From the line with "export TNS_END_PERCENT = 50" to the line with "raises a fault", retype every line exactly, including those two, and leave out the rest of the data below.

* Provided material
+---+
==> config.mk <==
export PLATFORM = sky130hd
export DESIGN_NAME = bandwidth_usage_monitor
export DESIGN_NICKNAME = d
export VERILOG_FILES = /design/src/verilog/bw_monitor_pkg.sv /design/src/verilog/bw_monitor_unit.sv /design/src/verilog/bandwidth_usage_monitor.sv
export SDC_FILE = /design/constraint.sdc
export NUM_CORES = 1
export LEC_CHECK = 0
export BUFFER_PORTS_ARGS = -buffer_cell sky130_fd_sc_hd__buf_2
export CAP_MARGIN = 30
export CORE_ASPECT_RATIO = 0.9
export CORE_MARGIN = 4
export CORE_UTILIZATION = 40
export DETAILED_ROUTE_END_ITERATION = 12
export HOLD_SLACK_MARGIN = 0.03
export SYNTH_ARGS = -nofsm -noshare
export SYNTH_HDL_FRONTEND = slang
export SYNTH_SLANG_ARGS = --single-unit
export TNS_END_PERCENT = 50
==> constraint.sdc <==
create_clock -name mclk -period 25.7 [get_ports mclk]
set_input_delay 1.285 -clock mclk [delete_from_list [all_inputs] [get_ports mclk]]
set_output_delay 1.285 -clock mclk [all_outputs]
set_load 0.005 [all_outputs]
File: src/dep_check_params.svh
/*
 * Constants of the instruction group dependency checker: resource field
 * positions, widths and timing. Assumes inclusion by bare name.
 */
// What this block does
// - stacked registers see new frame after resize
// - reader after check load sees loaded value
// - non-branch branch-reg/pfs/frame writes visible to branch
// - non-fp predicate writes visible; fp-to-branch faults
// - disabled ordinary branches touch no resource
// - loop branches always read and write
// - indirect prediction hint reads its branch reg
// - nat collection RAW per bit; vs move faults
// - frame marker tracked as one resource
// - compares share predicate if all and/or
// - predicate zero WAW always allowed
// - mask-limited predicate moves; other WAW faults
// - fp status writes merge by bitwise OR
// - spill stores distinct nat bits; move faults
// - p63 branch read then loop write faults
// - first detected violation of a group raises a fault
// - fault lands on second operation
// - faults in order; suppressed by redirect between
// - nothing before entry point is checked
// - group ends at stop, taken branch, faults
// - predicate zero free of restrictions, reads one
`ifndef DEP_CHECK_PARAMS_SVH
`define DEP_CHECK_PARAMS_SVH

`define NUM_PRED 64
`define NUM_BR 8
`define NAT_BITS 64
`define FPS_BITS 16
`define PRED_LOOP 6'h3F
// Class codes carried in the instruction record
`define CMP_NONE 2'h0
`define CMP_AND 2'h1
`define CMP_OR 2'h2
`define CMP_PLAIN 2'h3
// Fault latency from issue to report, in ns and in cycles at 200 MHz
`define FAULT_LAT_NS 5
`define FAULT_LAT_CYC (((`FAULT_LAT_NS * 200) + 999) / 1000)

`endif

File: src/pred_waw_slice.sv
/*
 * One predicate's group state: written-by-type and read-by-branch flags.
 * Assumes the parent clears it on every group boundary.
 */
`timescale 1ns/100ps
`default_nettype none
`include "dep_check_params.svh"
module pred_waw_slice (
    input wire logic clk,
    input wire logic srst,
    input wire logic clear,
    input wire logic wr,
    input wire logic br_rd,
    input wire logic [1:0] cmp_type,
    input wire logic is_zero,
    output logic waw_bad,
    output logic written,
    output logic branch_read
);
    logic [1:0] type_ff;

    // The entry instruction's own write opens the new group state
    always_ff @(posedge clk) begin
        if (srst) begin
            written <= 1'b0;
            type_ff <= `CMP_NONE;
        end else if (clear || wr) begin
            written <= wr;
            type_ff <= wr ? cmp_type : `CMP_NONE;
        end
    end

    always_ff @(posedge clk) begin
        if (srst) begin
            branch_read <= 1'b0;
        end else if (clear || br_rd) begin
            branch_read <= br_rd;
        end
    end

    // Same and/or kind may merge; predicate zero never conflicts
    always_comb begin
        waw_bad = wr && written && !is_zero
            && !(type_ff == cmp_type && (cmp_type == `CMP_AND
            || cmp_type == `CMP_OR));
    end
endmodule // pred_waw_slice
`default_nettype wire

File: config.mk
export PLATFORM = sky130hd
export DESIGN_NAME = pred_waw_slice
export DESIGN_NICKNAME = d
export VERILOG_FILES = /design/src/pred_waw_slice.sv
export VERILOG_INCLUDE_DIRS = /design/src /design/src/src
export SDC_FILE = /design/constraint.sdc
export NUM_CORES = 1
export LEC_CHECK = 0
export BUFFER_PORTS_ARGS = -buffer_cell sky130_fd_sc_hd__buf_4
export CAP_MARGIN = 20
export CORE_AREA = 2 2 39 41
export CTS_CLUSTER_DIAMETER = 120
export DETAILED_ROUTE_END_ITERATION = 8
export DIE_AREA = 0 0 41 43
export PLACE_DENSITY_LB_ADDON = 0.3
export SLEW_MARGIN = 20
export SYNTH_ARGS = -nofsm -noshare
export SYNTH_HDL_FRONTEND = slang
export SYNTH_SLANG_ARGS = --single-unit
export TNS_END_PERCENT = 10
File: constraint.sdc
create_clock -name clk -period 0.85 [get_ports clk]
set_input_delay 0.085 -clock clk [delete_from_list [all_inputs] [get_ports clk]]
set_output_delay 0.085 -clock clk [all_outputs]
set_load 0.01 [all_outputs]
==> impl_results.md, run 1 <==
- Worst Hold Class: in2reg
- DR WL/cell: just over 10 um
- Reg-to-reg slack, setup: -0.05 ns
- Share of layout cells above drive strength 1: between 60% and 70%
- Worst setup SP type: register
- Max Slew Vio Count: 0
- Residual DRC: 0
- Static Leak: 0.152 nW
- Vias in the first global route: 202
- Critical path endpoint category: output pin
- Crit-path cells: nor4bb_4 > nor4_4 > buf_4
- Post-Syn Nets: 28
- Fin worst setup slack: -0.319 ns
- Total GRT Usage: 7.33%
- Yosys synthesis warning count: 0
- CTS tree: done
- Tcrit/Tclk final: 138%
- Total grt overflow: 0
- Clk_skew: 0 ns
- Initial Util: roughly an eighth
- Htree depth: 1
- WHS Path Cells: 2
- Port bufs: 10
- Die ar.: approximately 1800 um2
- Post-Syn Area: 175 um2
- Antenna cell count: 0
- Crit path from: type_ff[0]
- Worst-path maximum fanout: 3
- Sink Count: 4
- GPL Wtd Cong: 0.630
- FF-to-FF Start: type_ff[1]
- # rows: 14
- CP required: between 0.7 and 0.8 ns
- Unique masters post-synth: 8
- Fmax: about 860 MHz
- Worst Max-Slew Pin Slew: around 0.27 ns
- Initial antenna violation count: 0
- Setup violations, final: 4
- Syn Area/Cell: roughly 8.8 um2
- Final hold viol count: 0
- CP peak stage delay: 0.33 ns
- Most frequent cells in the layout: 10 x buf_4, 4 x a21oi_1, 3 x nand2_1, 3 x clkbuf_4, 3 x dfxtp_2
- Worst slack, placed: -0.151 ns
- Post-Synthesis Cells: 20
- Layout net count: 45
- Yosys reg bits: 4
- Overall Power: roughly 0.00055 W
- First-pass GRT wire length: 862 um
- Hold Crit Endpoint: type_ff[1]
- Clock latency on the worst-skew pair: 0.23 ns
- Max-cap violations: 0
- Maximum clock path buffer count: 2
- Seq/Total Area, Yosys: 45.7%
- Vias per cell: 3.86
- DR iter-0 viols: 2
- Slew margin rel.: 81.8%
- # IOs: 11
- Pwr dens: 1510 nW/um2
- Failing checks: setup timing
- Status: finished with violations
- Drt first pass iters: 2
- Total CTS buffers: 3
- Crit Reg-Reg Endpoint: type_ff[1]
- Kind of critical path: reg2out
- Core footprint: 1380 um2
- DR vias: 197
- Slowest CP cell: dfxtp_2
- Post-route antenna net violation count: 0
- Max VDD drop: between 1 and 1.5 mV
- Util after Layout: about a quarter
- TNS Setup: -0.425 ns
- Min-delay src: srst
- Area grow syn2layout: 108%
- Die X: 41 um
- Minimum clock period: 1.17 ns
- CP Data Arrival Time: 1.08 ns
- Reg2reg path depth: 2
- Most common cell after layout, fill and taps aside: buf_4
- CTS clk-pin slew, worst paths: 0.04 ns
- Post-Route WL: 530 um
- Clock Tree Root: clkbuf_4
- Die height: 43 um
- Unrepaired setup endpoints after global routing: true
- Largest net degree at the start of global routing: 7
==> synth_stat cells <==
cell | count | area, um2
a21oi_1 | 4 | 20.0
dfxtp_1 | 4 | 80.1
inv_1 | 2 | 7.51
nand2_1 | 3 | 11.3
nand2b_1 | 2 | 12.5
nor4_1 | 1 | 6.26
nor4bb_1 | 2 | 20.0
or3b_1 | 2 | 17.5
==> metal layers <==
layer	global-route usage [%]	share of wire (%)	routed length [um]	vias to the layer above
met4	0	0	0	0
met5	0	0	0	-
met2	10.0	38	201	14
li1	-	-	-	100
met3	6.28	13	70	0
met1	9.32	49	258	83
==> power by group <==
group,switching [W],leakage [nW],total [W],internal (W)
clock network,0.0000807,0.0138,0.000239,0.000158
registers,0.00000997,0.0342,0.000211,0.000201
logic,0.0000365,0.104,0.0000987,0.0000622
total,0.000127,0.152,0.000549,0.000422
==> repair_timing <==
action	4_1_cts	5_1_grt
pin swaps	4	0
buffers inserted	0	0
setup endpoints to repair	4	4
hold buffers	0	0
hold endpoints to repair	0	0
resized for setup	6	0
==> cell type report <==
type / instances / area, um2
fill: 152 / 1020
multi-input combinational: 14 / 133
timing repair buffer: 12 / 97.6
inverter: 2 / 7.51
clock buffer: 3 / 22.5
tap: 16 / 20.0
sequential: 4 / 83.8
==> worst max-delay path by stage <==
stage            endpoint  slack [ns]  cells past startpoint
2_1_floorplan  type_ff[0]      0.0009                      2
3_3_place_gp      waw_bad       -0.17                      3
3_5_place_dp      waw_bad       -0.15                      3
4_1_cts           waw_bad       -0.33                      3
5_1_grt           waw_bad       -0.39                      3
6_report          waw_bad       -0.32                      3
==> per-stage QoR <==
stage / std cells / hold slack (ns) / area (um2)
2_1_floorplan: 20 / 0.147 / 204
3_3_place_gp: 48 / 0.276 / 314
3_5_place_dp: 48 / 0.274 / 314
4_1_cts: 51 / 0.0253 / 364
5_1_grt: 51 / 0.0210 / 364
6_report: 51 / 0.0277 / 364
==> state kept, by name, indices dropped and copies added (netlist names) <==
register,flops
written,1
type_ff,2
branch_read,1
==> worst max-delay path: cells and delay by family, from the launching register on <==
kind	cells	cell delay [ns]
buf+inv	1	0.14
flops	1	0.33
simple gates	2	0.37
==> logic make-up after synthesis <==
logic type / share of synthesized area, %
AO/OA/AOI/OAI: 11.4
flip-flops: 45.7
buffers and inverters: 4.29
AND/OR/NAND/NOR: 38.6
No activity file was read; power rests on OpenSTA's default activity.
==> inputs of run 2 (changes only) <==
- ABC_AREA: not set -> 1
==> run 2 against run 1 <==
Effect of this change:
- the flow still finishes with violations (setup timing)
- maximum frequency rose by 16%
- register-to-register slack improved by 0.17 ns
- clock skew did not move
- critical path depth rose by 2
- critical path type unchanged
- highest routed layer unchanged
==> impl_results.md, run 2 <==
- Met2 wire len: 146 um
- Met3 routed WL: roughly 54 um
- CP Data Arrival Time: between 0.9 and 1 ns
- Util after Layout: 22.7%
- Overall Power: 0.000523 W
- Clock latency on the worst-skew pair: approximately 0.23 ns
- DR iter-0 viols: 1
- Most frequent cells in the layout: 10 x nand2_1, 10 x buf_4, 6 x nor2_1, 4 x inv_1, 4 x a21oi_1
- Critical path endpoint category: output pin
- Final non-filler cell area: 314 um2
- CTS clk-pin slew, worst paths: 0.04 ns
- Compound-Gate Fraction of Synth Area: 11.0%
- Hold Crit Endpoint: type_ff[1]
- Total GRT Usage: 6.53%
- Clock Tree Root: clkbuf_4
- Total grt overflow: 0
- Total CTS buffers: 3
- FF-to-FF Start: written
- Unique masters post-synth: 6
- # rows: 14
- Residual DRC: 0
- Worst-path maximum fanout: 2
- Post-route antenna net violation count: 0
- Setup violations, final: 2
- Max-cap violations: 0
- Placement Cell Area: approximately 280 um2
- Fmax: 989 MHz
- Post-Route WL: ~430 um
- WHS Path Cells: 2
- Crit-path cells: nand2_1 > nor2_1 > nand2_1 > nor2_2 > buf_4
- Min-delay src: srst
- Synth Area in Adders: 0%
- Highest Signal Layer: met3
- Top cells by area, synth: dfxtp_1 44%, nand2_1 21%, nor2_1 12%
- Vias in the first global route: 176
- M1 wire length: 232 um
- Max Slew Vio Count: 0
- CP required: approximately 0.76 ns
- Failing checks: setup timing
- Cell with the most instances after synthesis: nand2_1
- Unrepaired setup endpoints after global routing: true
- Clk_skew: 0 ns
- DR WL/cell: between 7 and 8 um
- Antenna cell count: 0
- Synth Area in Simple Gates: 36.6%
- Asr flop ratio synth: 0%
- Post-Synthesis Cells: 29
- Die height: 43 um
- Worst Hold Class: in2reg
- CP dominant cell by count: nand2_1
- Top reg by flops: type_ff
- Post-CTS Setup Repair Bufs: 0
- Main combinational cell family by area after synthesis: simple AND/OR/NAND/NOR gates
- Max VDD drop: 0.428 mV
- Port bufs: 10
- Worst setup SP type: register
- Minimum clock period: 1.01 ns
- Top cell type's share of synthesized area: 44.1%
- Initial Util: about an eighth
- Synth top cells by count: 10 x nand2_1, 6 x nor2_1, 4 x a21oi_1, 4 x dfxtp_1, 4 x inv_1
- Sequential power share: 39.7%
- First-pass GRT wire length: around 710 um
- Clock power frac: 45.2%
- Internal power: 0.000405 W
- Worst Max-Slew Pin Slew: 0.139 ns
- Vias per cell: around 3.6
- Die X: 41 um
- Combinational Power Share: 15.2%
- Status: finished with violations
- Hold slack: 0.0268 ns
- Slowest CP cell: dfxtp_2
- Yosys synthesis warning count: 0
- Max reg flops: 2
- CP peak stage delay: ~0.32 ns
- Area leader, netlist: dfxtp_1
- Syn Area/Cell: 6.26 um2
- Post-synth EDFFs: 0
- Static Leak: 0.158 nW
- Yosys reg bits: 4
- Die ar.: between 1500 and 2000 um2
- Fin worst setup slack: -0.161 ns
- Initial antenna violation count: 0
- Layout net count: 53
- # IOs: 11
- Pwr dens: 1660 nW/um2
- Share of layout cells above drive strength 1: 41.9%
- Largest net degree at the start of global routing: 6
- Final hold viol count: 0
- Synth Flop Type: dfxtp_1
- Drt first pass iters: 2
- Slew margin rel.: 90.7%
- Reg-to-reg slack, setup: 0.12 ns
- Post-Syn Nets: 37
- DR vias: 211
- Htree depth: 1
- Psw: 0.000118 W
- Core footprint: between 1000 and 1500 um2
- GPL Wtd Cong: 0.663
- Post-synthesis xor/xnor area fraction: 0%
- Post-Syn Area: 181 um2
- Post-synthesis mux area share: 0%
- CTS tree: done
- Maximum clock path buffer count: 2
- TNS Setup: -0.180 ns
- Switching Fraction: a little under a quarter
- Reg2reg path depth: 3
- Tcrit/Tclk final: 119%
- Largest regs: type_ff x2, branch_read x1, written x1
- Kind of critical path: reg2out
- Area grow syn2layout: 73.1%
- Crit Reg-Reg Endpoint: written
- Sink Count: 4
- Seq/Total Area, Yosys: around 44%
- Cts hold-fix bufs: 0
## run 2: timing repair
item / CTS / global route
gates resized for setup: 3 / 1
gates cloned: 0 / 0
pin swaps: 1 / 0
setup endpoints to repair: 2 / 2
## run 2: cell families after synthesis
logic type             after synthesis
DFF                                  4
and+or+nand+nor                     17
AOI/OAI and AO/OA                    4
buffers and inverters                4
## run 2: power groups by stage
stage                     Clock (W)  Sequential, W  Combinational [W]
after floorplan                   0       0.000211          0.0000234
after global placement            0       0.000208          0.0000785
after detailed placement          0       0.000208          0.0000782
after CTS                  0.000253       0.000207          0.0000808
after global routing       0.000273       0.000208          0.0000901
final                      0.000236       0.000207          0.0000793
## run 2: final cells by class
cell class              instances  area, um2
inverters                       4       15.0
repair buffers                 11       86.3
well taps                      16       20.0
clock buffers                   3       22.5
fillers                       175       1070
multi-input cells              21       86.3
flip-flops and latches          4       83.8
## run 2: how the worst max path moves through the flow
stage | from | to | slack, ns | depth (start not counted)
after floorplan | written | waw_bad | 0.08 | 4
after global placement | type_ff[0] | waw_bad | 0.07 | 5
after detailed placement | type_ff[0] | waw_bad | 0.06 | 5
after CTS | type_ff[0] | waw_bad | -0.18 | 5
after global routing | written | waw_bad | -0.26 | 5
final | written | waw_bad | -0.16 | 5
## run 2: through the flow
stage | worst slack, ns | cells
final | -0.161 | 59
after CTS | -0.184 | 59
after global placement | 0.0680 | 56
after floorplan | 0.0786 | 29
after detailed placement | 0.0558 | 56
after global routing | -0.263 | 59
## run 2: worst max-delay path: cells and delay by family, from the launching register on
kind	cells	cell delay, ns
flops	1	0.32
buf+inv	1	0.12
simple gates	4	0.27
## run 2: layer usage
| layer | global-route usage (%) | vias to the layer above |
|---|---|---|
| met5 | 0 | - |
| met3 | 3.14 | 0 |
| met1 | 9.03 | 85 |
| li1 | - | 115 |
| met2 | 5.94 | 11 |
| met4 | 8.00 | 0 |
==> inputs of run 3 (changes only) <==
- ABC_AREA: 1 -> not set
- PLACE_DENSITY: not set -> 0.44
- PLACE_DENSITY_LB_ADDON: 0.3 -> not set
==> run 3 against run 2 <==
Effect of this change:
- the flow still finishes with violations (setup timing)
- non-clock buffer count unchanged
- via count decreased by 4.7%
- hold slack gained 0.013 ns
- final cell count shrank 15%
- global-route usage grew 0.50 points
- critical path depth shrank 2
- sequential share of layout area decreased by 3.7 points
- sequential power about the same
- critical path type unchanged
==> impl_results.md, run 3 (synthesis results as in run 1) <==
- Status: finished with violations
- Failing checks: setup timing
- Crit path from: type_ff[0]
- Reg-to-reg slack, setup: -0.07 ns
- FF-to-FF Start: type_ff[1]
- Worst-path maximum fanout: 3
- Drt first pass iters: 2
- Critical path endpoint category: output pin
- GPL Wtd Cong: 0.594
- Clock latency on the worst-skew pair: between 0.2 and 0.25 ns
- Largest regs: type_ff x2, branch_read x1, written x1
- Initial Util: 12.7%
- Fin worst setup slack: -0.313 ns
- Fillers: 151
- Worst Hold Class: in2reg
- Post-Route WL: 518 um
- DR iter-0 viols: 4
- Slowest CP cell: dfxtp_2
- Residual DRC: 0
- Most frequent cells in the layout: 9 x buf_4, 3 x nand2_1, 3 x clkbuf_4, 3 x dfxtp_2
- Max VDD drop: about 0.36 mV
- TNS Setup: -0.433 ns
- Util after Layout: 26.3%
- Maximum clock path buffer count: 2
- Die ar.: 1760 um2
- DR vias: 201
- Final hold viol count: 0
- Most common cell after layout, fill and taps aside: buf_4
- # IOs: 11
- Post-route antenna net violation count: 0
- CP Data Arrival Time: 1.08 ns
- Clk_skew: 0 ns
- Htree depth: 1
- Buf+Inv Stages, Crit Path: 1
- Crit-path cells: nor4bb_4 > nor4_4 > buf_4
- Sink Count: 4
- Core footprint: 1380 um2
- WHS Path Cells: 2
- Max reg flops: 2
- Total GRT Usage: ~7.0%
- Total grt overflow: 0
- # rows: 14
- Area grow syn2layout: 108%
- Worst Max-Slew Pin Slew: about 0.26 ns
- Reg2reg path depth: 2
- Initial antenna violation count: 0
- Min-delay src: srst
- Kind of critical path: reg2out
- Vias in the first global route: approximately 220
- Tcrit/Tclk final: 137%
- Post-CTS Setup Repair Bufs: 0
- Pwr dens: between 1000 and 1500 nW/um2
- CP required: about 0.76 ns
- CTS clk-pin slew, worst paths: 0.03 ns
- Total CTS buffers: 3
- Static Leak: 0.147 nW
- Share of layout cells above drive strength 1: 64.7%
- Minimum clock period: between 1 and 1.5 ns
- Slew margin rel.: 82.5%
- Worst setup SP type: register
- Layout net count: 44
- Vias per cell: roughly 4
- Antenna cell count: 0
- Top reg by flops: type_ff
- First-pass GRT wire length: 779 um
- Unrepaired setup endpoints after global routing: true
- Largest net degree at the start of global routing: 7
- Hold Crit Endpoint: type_ff[0]
- Fmax: 860 MHz
- Placement Cell Area: approximately 310 um2
- Worst slack, placed: -0.150 ns
- CP top delay family: simple AND/OR/NAND/NOR gates
- Max-cap violations: 0
- CP peak stage delay: roughly 0.33 ns
- Final non-filler cell area: around 360 um2
- Die X: 41 um
- CTS tree: done
- Crit Reg-Reg Endpoint: type_ff[1]
- DR WL/cell: 10.4 um
- Max Slew Vio Count: 0
- Die height: around 43 um
- Port bufs: 10
- Setup violations, final: 3
- Clock Tree Root: clkbuf_4
[run 3: stage by stage]
stage | power, W | hold slack, ns | std cells
floorplan | 0.000238 | 0.147 | 20
global placement | 0.000290 | 0.266 | 47
detailed placement | 0.000293 | 0.270 | 47
CTS | 0.000552 | 0.0182 | 50
global route | 0.000565 | 0.0392 | 50
finish | 0.000538 | 0.0397 | 50
[run 3: where the power goes]
group / internal [W] / leakage [nW] / switching, W / total, W
Sequential: 0.000201 / 0.0342 / 0.00000891 / 0.000210
Clock: 0.000157 / 0.0138 / 0.0000712 / 0.000229
Combinational: 0.0000606 / 0.0989 / 0.0000382 / 0.0000988
Total: 0.000419 / 0.147 / 0.000118 / 0.000538
[run 3: repair_timing]
item                       CTS  global route
hold buffers                 0             0
pin swaps                    4             0
setup endpoints to repair    4             4
gates resized for setup      6             2
[run 3: worst max path at each step]
stage,slack [ns],depth (start not counted),to
floorplan,0.0009,2,type_ff[0]
global placement,-0.14,3,waw_bad
detailed placement,-0.15,3,waw_bad
CTS,-0.33,3,waw_bad
global route,-0.36,3,waw_bad
finish,-0.31,3,waw_bad
[run 3: cell type report]
cell class                 instances  area, um2  share of cell area [%]
timing repair buffer              11       90.1                    24.7
clock buffer                       3       22.5                    6.19
tap                               16       20.0                    5.50
sequential                         4       83.8                    23.0
multi-input combinational         14        140                    38.5
inverter                           2       7.51                    2.06
[run 3: per-layer routing]
metal | part of all wire (%) | track usage, % | vias to the layer above
li1 | - | - | 99
met2 | 59 | 10.0 | 7
met4 | 0 | 8.00 | 0
met1 | 34 | 6.43 | 95
met5 | 0 | 0 | -
met3 | 6.6 | 3.14 | 0
[run 3: worst reg2reg max path, stage by stage (launching register included)]
cell and delay [ns]:
dfxtp_2 0.35, or3b_1 0.37, a21oi_2 0.13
+---+
* Solution
export TNS_END_PERCENT = 50
==> constraint.sdc <==
create_clock -name mclk -period 25.7 [get_ports mclk]
set_input_delay 1.285 -clock mclk [delete_from_list [all_inputs] [get_ports mclk]]
set_output_delay 1.285 -clock mclk [all_outputs]
set_load 0.005 [all_outputs]
File: src/dep_check_params.svh
/*
 * Constants of the instruction group dependency checker: resource field
 * positions, widths and timing. Assumes inclusion by bare name.
 */
// What this block does
// - stacked registers see new frame after resize
// - reader after check load sees loaded value
// - non-branch branch-reg/pfs/frame writes visible to branch
// - non-fp predicate writes visible; fp-to-branch faults
// - disabled ordinary branches touch no resource
// - loop branches always read and write
// - indirect prediction hint reads its branch reg
// - nat collection RAW per bit; vs move faults
// - frame marker tracked as one resource
// - compares share predicate if all and/or
// - predicate zero WAW always allowed
// - mask-limited predicate moves; other WAW faults
// - fp status writes merge by bitwise OR
// - spill stores distinct nat bits; move faults
// - p63 branch read then loop write faults
// - first detected violation of a group raises a fault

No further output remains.